Well generally, the interesting thing about BI is, it's really about providing actionable insights, so that the business executive can do something with the information. And generally, in the use cases which we focus on which is sales analytics, marketing analytics, supply chain analytics, HR analytics what we generally do is take data from transaction systems: from ERP systems, from Salesforce.com, from marketing automation systems. And those transaction systems generally tend to be end-of-day refreshing, or once a day, versus real-time. If we see use cases where the business user requires real-time information to take action, then we'll incorporate that. But for most of our customers today, the transaction systems are generally end-of-day refresh, new data, and then we incorporate that into the analytics application.
Now this data is commercially very sensitive and that's a reason, I think, why BI has typically been done in-house.
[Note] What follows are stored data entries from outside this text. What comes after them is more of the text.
**config.mk**
```make
export PLATFORM = sky130hd
export DESIGN_NAME = mem_arbiter
export DESIGN_NICKNAME = d
export VERILOG_FILES = /design/src/rtl/mem_arb_pkg.sv /design/src/rtl/mem_arbiter.sv
export SDC_FILE = /design/constraint.sdc
export NUM_CORES = 1
export LEC_CHECK = 0
export CAP_MARGIN = 40
export CORE_AREA = 2 2 199 201
export DETAILED_ROUTE_END_ITERATION = 16
export DIE_AREA = 0 0 201 203
export SYNTH_ARGS = -nofsm -noshare
export SYNTH_HDL_FRONTEND = slang
export SYNTH_SLANG_ARGS = --single-unit
```
**constraint.sdc**
```tcl
create_clock -name clk -period 6.4 [get_ports clk]
set_clock_uncertainty 0.2 [all_clocks]
set_input_delay 1.6 -clock clk [delete_from_list [all_inputs] [get_ports clk]]
set_output_delay 1.6 -clock clk [all_outputs]
set_load 0.03 [all_outputs]
```
**src/rtl/mem_arb_pkg.sv**
```systemverilog
// Shared types and constants for the fetch/data memory-port arbiter.
package mem_arb_pkg;

    // Arbiter FSM states.
    typedef enum logic [1:0] {
        IDLE   = 2'd0,
        BUSY_I = 2'd1,
        BUSY_D = 2'd2,
        RESP   = 2'd3
    } state_e;

    // Identifies which requester owns (or last owned) the memory port.
    typedef enum logic {
        GNT_I = 1'b0,
        GNT_D = 1'b1
    } gnt_e;

    // A fetch always moves one 32-bit instruction word.
    localparam logic [7:0] FETCH_WLEN = 8'd4;

endpackage

```
**src/rtl/mem_arbiter.sv**
```systemverilog
// Round-robin arbiter sharing one registered memory port between the
// instruction-fetch and data load/store requesters. Each grant runs to
// completion over mem_req/mem_ack, guarded by an optional timeout.
module mem_arbiter
    import mem_arb_pkg::*;
#(
    parameter int ADDR_W  = 64,
    parameter int DATA_W  = 64,
    parameter int TIMEOUT = 16
) (
    input  logic              clk,
    input  logic              rst,

    input  logic              if_req,
    input  logic [ADDR_W-1:0] if_addr,
    output logic              if_done,
    output logic [31:0]       if_rdata,
    output logic              if_err,

    input  logic              d_req,
    input  logic              d_we,
    input  logic [ADDR_W-1:0] d_addr,
    input  logic [DATA_W-1:0] d_wdata,
    input  logic [7:0]        d_wlen,
    output logic              d_done,
    output logic [DATA_W-1:0] d_rdata,
    output logic              d_err,

    output logic              mem_req,
    output logic              mem_we,
    output logic [ADDR_W-1:0] mem_addr,
    output logic [DATA_W-1:0] mem_wdata,
    output logic [7:0]        mem_wlen,
    input  logic              mem_ack,
    input  logic [DATA_W-1:0] mem_rdata
);

    // Counter just wide enough to reach TIMEOUT; one bit when disabled.
    localparam int TMO_W = ($clog2(TIMEOUT + 1) < 1) ? 1 : $clog2(TIMEOUT + 1);
    localparam bit TMO_EN = (TIMEOUT != 0);
    localparam logic [TMO_W-1:0] TMO_LAST = (TIMEOUT == 0) ? '0 : TMO_W'(TIMEOUT - 1);

    state_e              state_q,     state_d;
    gnt_e                last_q,      last_d;
    logic [TMO_W-1:0]    tmo_cnt_q,   tmo_cnt_d;
    logic                mem_req_q,   mem_req_d;
    logic                mem_we_q,    mem_we_d;
    logic [ADDR_W-1:0]   mem_addr_q,  mem_addr_d;
    logic [DATA_W-1:0]   mem_wdata_q, mem_wdata_d;
    logic [7:0]          mem_wlen_q,  mem_wlen_d;
    logic                if_done_q,   if_done_d;
    logic [31:0]         if_rdata_q,  if_rdata_d;
    logic                if_err_q,    if_err_d;
    logic                d_done_q,    d_done_d;
    logic [DATA_W-1:0]   d_rdata_q,   d_rdata_d;
    logic                d_err_q,     d_err_d;

    logic                grant_i;
    logic                tmo_hit;

    // Fetch wins when it is the only requester, or on a tie when data went last.
    assign grant_i = if_req && (!d_req || (last_q == GNT_D));
    assign tmo_hit = TMO_EN && (tmo_cnt_q == TMO_LAST);

    // Next-state decode: grant in IDLE, wait for ack/timeout in BUSY, pulse done in RESP.
    always_comb begin
        state_d     = state_q;
        last_d      = last_q;
        tmo_cnt_d   = tmo_cnt_q;
        mem_req_d   = mem_req_q;
        mem_we_d    = mem_we_q;
        mem_addr_d  = mem_addr_q;
        mem_wdata_d = mem_wdata_q;
        mem_wlen_d  = mem_wlen_q;
        if_rdata_d  = if_rdata_q;
        d_rdata_d   = d_rdata_q;
        if_done_d   = 1'b0;
        if_err_d    = 1'b0;
        d_done_d    = 1'b0;
        d_err_d     = 1'b0;

        case (state_q)
            IDLE: begin
                tmo_cnt_d = '0;
                if (grant_i) begin
                    mem_req_d   = 1'b1;
                    mem_we_d    = 1'b0;
                    mem_addr_d  = if_addr;
                    mem_wdata_d = '0;
                    mem_wlen_d  = FETCH_WLEN;
                    last_d      = GNT_I;
                    state_d     = BUSY_I;
                end else if (d_req) begin
                    mem_req_d   = 1'b1;
                    mem_we_d    = d_we;
                    mem_addr_d  = d_addr;
                    mem_wdata_d = d_wdata;
                    mem_wlen_d  = d_wlen;
                    last_d      = GNT_D;
                    state_d     = BUSY_D;
                end
            end

            BUSY_I, BUSY_D: begin
                tmo_cnt_d = tmo_cnt_q + 1'b1;
                if (mem_ack) begin
                    // An ack in the timeout cycle still completes cleanly.
                    mem_req_d = 1'b0;
                    state_d   = RESP;
                    if (state_q == BUSY_I) begin
                        if_done_d  = 1'b1;
                        if_rdata_d = mem_addr_q[2] ? mem_rdata[63:32] : mem_rdata[31:0];
                    end else begin
                        d_done_d  = 1'b1;
                        d_rdata_d = mem_we_q ? '0 : mem_rdata;
                    end
                end else if (tmo_hit) begin
                    mem_req_d = 1'b0;
                    state_d   = RESP;
                    if (state_q == BUSY_I) begin
                        if_done_d  = 1'b1;
                        if_err_d   = 1'b1;
                        if_rdata_d = '0;
                    end else begin
                        d_done_d  = 1'b1;
                        d_err_d   = 1'b1;
                        d_rdata_d = '0;
                    end
                end
            end

            RESP: begin
                tmo_cnt_d = '0;
                state_d   = IDLE;
            end

            default: begin
                state_d   = IDLE;
                mem_req_d = 1'b0;
                tmo_cnt_d = '0;
            end
        endcase
    end

    // State and output registers; reset aborts any in-flight transaction.
    always_ff @(posedge clk or negedge rst) begin
        if (!rst) begin
            state_q     <= IDLE;
            last_q      <= GNT_D;
            tmo_cnt_q   <= '0;
            mem_req_q   <= 1'b0;
            mem_we_q    <= 1'b0;
            mem_addr_q  <= '0;
            mem_wdata_q <= '0;
            mem_wlen_q  <= '0;
            if_done_q   <= 1'b0;
            if_rdata_q  <= '0;
            if_err_q    <= 1'b0;
            d_done_q    <= 1'b0;
            d_rdata_q   <= '0;
            d_err_q     <= 1'b0;
        end else begin
            state_q     <= state_d;
            last_q      <= last_d;
            tmo_cnt_q   <= tmo_cnt_d;
            mem_req_q   <= mem_req_d;
            mem_we_q    <= mem_we_d;
            mem_addr_q  <= mem_addr_d;
            mem_wdata_q <= mem_wdata_d;
            mem_wlen_q  <= mem_wlen_d;
            if_done_q   <= if_done_d;
            if_rdata_q  <= if_rdata_d;
            if_err_q    <= if_err_d;
            d_done_q    <= d_done_d;
            d_rdata_q   <= d_rdata_d;
            d_err_q     <= d_err_d;
        end
    end

    assign mem_req   = mem_req_q;
    assign mem_we    = mem_we_q;
    assign mem_addr  = mem_addr_q;
    assign mem_wdata = mem_wdata_q;
    assign mem_wlen  = mem_wlen_q;
    assign if_done   = if_done_q;
    assign if_rdata  = if_rdata_q;
    assign if_err    = if_err_q;
    assign d_done    = d_done_q;
    assign d_rdata   = d_rdata_q;
    assign d_err     = d_err_q;

endmodule

```
==> results.md <==
- Run status: finished, final reports clean
- Overall power: 9.07 mW
- Clk sinks: 246
- Die outline width: 201 um
- Cell types with the highest counts after synthesis: sky130_fd_sc_hd__dfrtp_1, sky130_fd_sc_hd__o21ai_0, sky130_fd_sc_hd__nand2_1
- Leak Pwr: approximately 7.0 nW
- Half-perimeter wire length after detailed placement: about 27000 um
- Clock input transition at the sequential cells of the worst setup and hold paths: ~0.06 ns
- Growth of design area from synthesis to finish: 60.9%
- Clock network power share: a little under a fifth
- Net load switching power: between 3 and 4 mW
- Initial antenna violation count: 1
- PortBufs: 507
- Yosys warning total: 0
- Kind of critical path: flip-flop to primary output
- Root buffer selected by CTS: sky130_fd_sc_hd__clkbuf_16
- Area of all placed cells without fillers: ~0.017 sq mm
- Bufs on Longest Clock Path: 3
- Fraction of layout cells with a size suffix above 1: 5.31%
- Worst Hold Path EP: tmo_cnt_q[0]
- Synth unique cells: 34
- H-tree lvl count: 1
- Maximum number of pins on one net before global-route repair: between 100 and 150
- Main flop type after synthesis: sky130_fd_sc_hd__dfrtp_1
- Data arrival, critical path: 1.79 ns
- Worst flop-to-flop path endpoint: d_rdata[38]
- Final number of hold-violating endpoints: 0
- FF-to-FF setup slack: 3.49 ns
- Instance area after placement: ~0.016 sq mm
- Post-layout min period: 3.59 ns
- Post-CTS resize count: 0
- Hold_sp: tmo_cnt_q[0]
- Share of the cycle needed by the critical path after routing: between 50 and 60%
- Pre-antenna DRT Iters: 5
- Post-CTS Setup Repair Bufs: 0
- Die Area: between 0.04 and 0.05 sq mm
- Ratio of total power to cell area: 535 mW/mm^2
- Post-DRT Antenna Nets: 0
- Number of vias in the routed layout: slightly below 10000
- Fmax: approximately 280 MHz
- Placeable core region: 0.0385 sq mm
- Max-slew headroom at the worst pin: ~42%
- Post-detailed-route wirelength per cell: just under 20 um
- GPL Wtd Cong: between 0.8 and 0.9
- Aggregate global routing overflow: 0
- Comb power frac: between 50% and 60%
- Setup Total Neg Slack: 0 ns
- Largest area contributor in the netlist: sky130_fd_sc_hd__dfrtp_1
- Total routing usage reported by global routing: a little under a fifth
- Number of synthesized flops with an enable pin: 0
- Largest cells by area after synthesis: sky130_fd_sc_hd__dfrtp_1, sky130_fd_sc_hd__o21ai_0, sky130_fd_sc_hd__a22o_1
- Fraction of power spent switching nets: between 40 and 50%
- Via count of the first global-routing pass: between 10000 and 15000
- Share of power burned in registers: 28.7%
- Largest fanout on the critical path: 3
- CTS Buf Count: 29
- Internal portion of total power: 5.17 mW
- Post-synthesis sequential area ratio: around 58%
- Post-synth top area share: between 50 and 60%
- Library cell contributing the largest single delay on the critical path: sky130_fd_sc_hd__clkdlybuf4s50_1
- CP peak stage delay: 0.77 ns
- Avg Cell Area, Syn: roughly 10 sq um
- Worst vdd rail ir drop: 0.000259 V
- Top-level I/O count: a little over 500
- Initial standard-cell utilization of the core: a little over a quarter
- Rows: between 70 and 80
- Yosys reg bits: approximately 250
- Tightest Pin Transition: 0.867 ns
- Worst Reg-to-Reg Cells: 8
- Cell family with most CP delay: buffers and inverters
- Wirelength, routed: about 40000 um
- RSZ-0062 raised after global routing: false
- Number of vias per cell after detailed routing: between 4 and 5
- Die boundary height: approximately 200 um
- Hold Buf Count CTS: 0
- Max-cap viol count: 0
- Hold-critical path depth: 1
- Max-slew violation count: 0
- Launch point of the worst reg-to-reg path: tmo_cnt_q[0]
- Clock tree from TritonCTS: yes
- Crit path buf inv count: 1
- Gate count of the mapped netlist: 1015
- Endpoint class of the critical path: primary output
- Worst hold path type: flip-flop to flip-flop
- DRC Markers: 0
- Crit-path cells: clkdlybuf4s50_1
- Most frequently used cell type in the post-synthesis netlist: sky130_fd_sc_hd__dfrtp_1
- Post-synthesis cell area: ~0.011 sq mm
- Insertion delay of the later-clocked pin in the worst-skew pair: around 0.55 ns
- Synthesized net count: around 1300
- Nature of the critical path startpoint: flip-flop
- Initial DRC Count: 500
- First-pass GRT wire length: 60200 um
- Layout net count: about 1700
- Required arrival time at the worst endpoint: about 4.6 ns
- Final setup violating endpoints: 0
- Post-synth ARST share: 100%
What are the advantages of having it delivered as a service that people will trade off against the perhaps a reluctance to put sensitive data like this up in the cloud?
I'd like to answer that a couple of ways. One is we don't believe they're giving up anything. And so what we do as a SaaS vendor is really, the benchmark that we lay down, particularly around security, is to make sure our infrastructure is as secure or more secure than our customers' own infrastructure. And so what we do is really set the gold standard for security. And it's called SaaS 70 Level 2 inspection or audit and that's where an independent third party comes in every year and ensures that your own internal security procedures are robust, and they're strong, and they're validated, and they're audited.
Most of our customers don't go to this extent. So we really the gold standard we've set the bar we've set is actually higher than most of our customers do for their internal networks, or internal infrastructure. So we really alleviate the concern about security.
Now the advantages of SaaS, on-demand, in the PivotLink model, is 1) price. We're literally one-tenth the price of traditional on-premise solutions and we time to value we actually get customers up-and-running in a matter of days, compared to months or years with traditional BI on-premise solutions.
And obviously, that spend of implementation is another of the big benefits of SaaS compared to traditional implementations and especially compared to the sort of examples you were giving, and which I can well believe, from the world of BI in the past.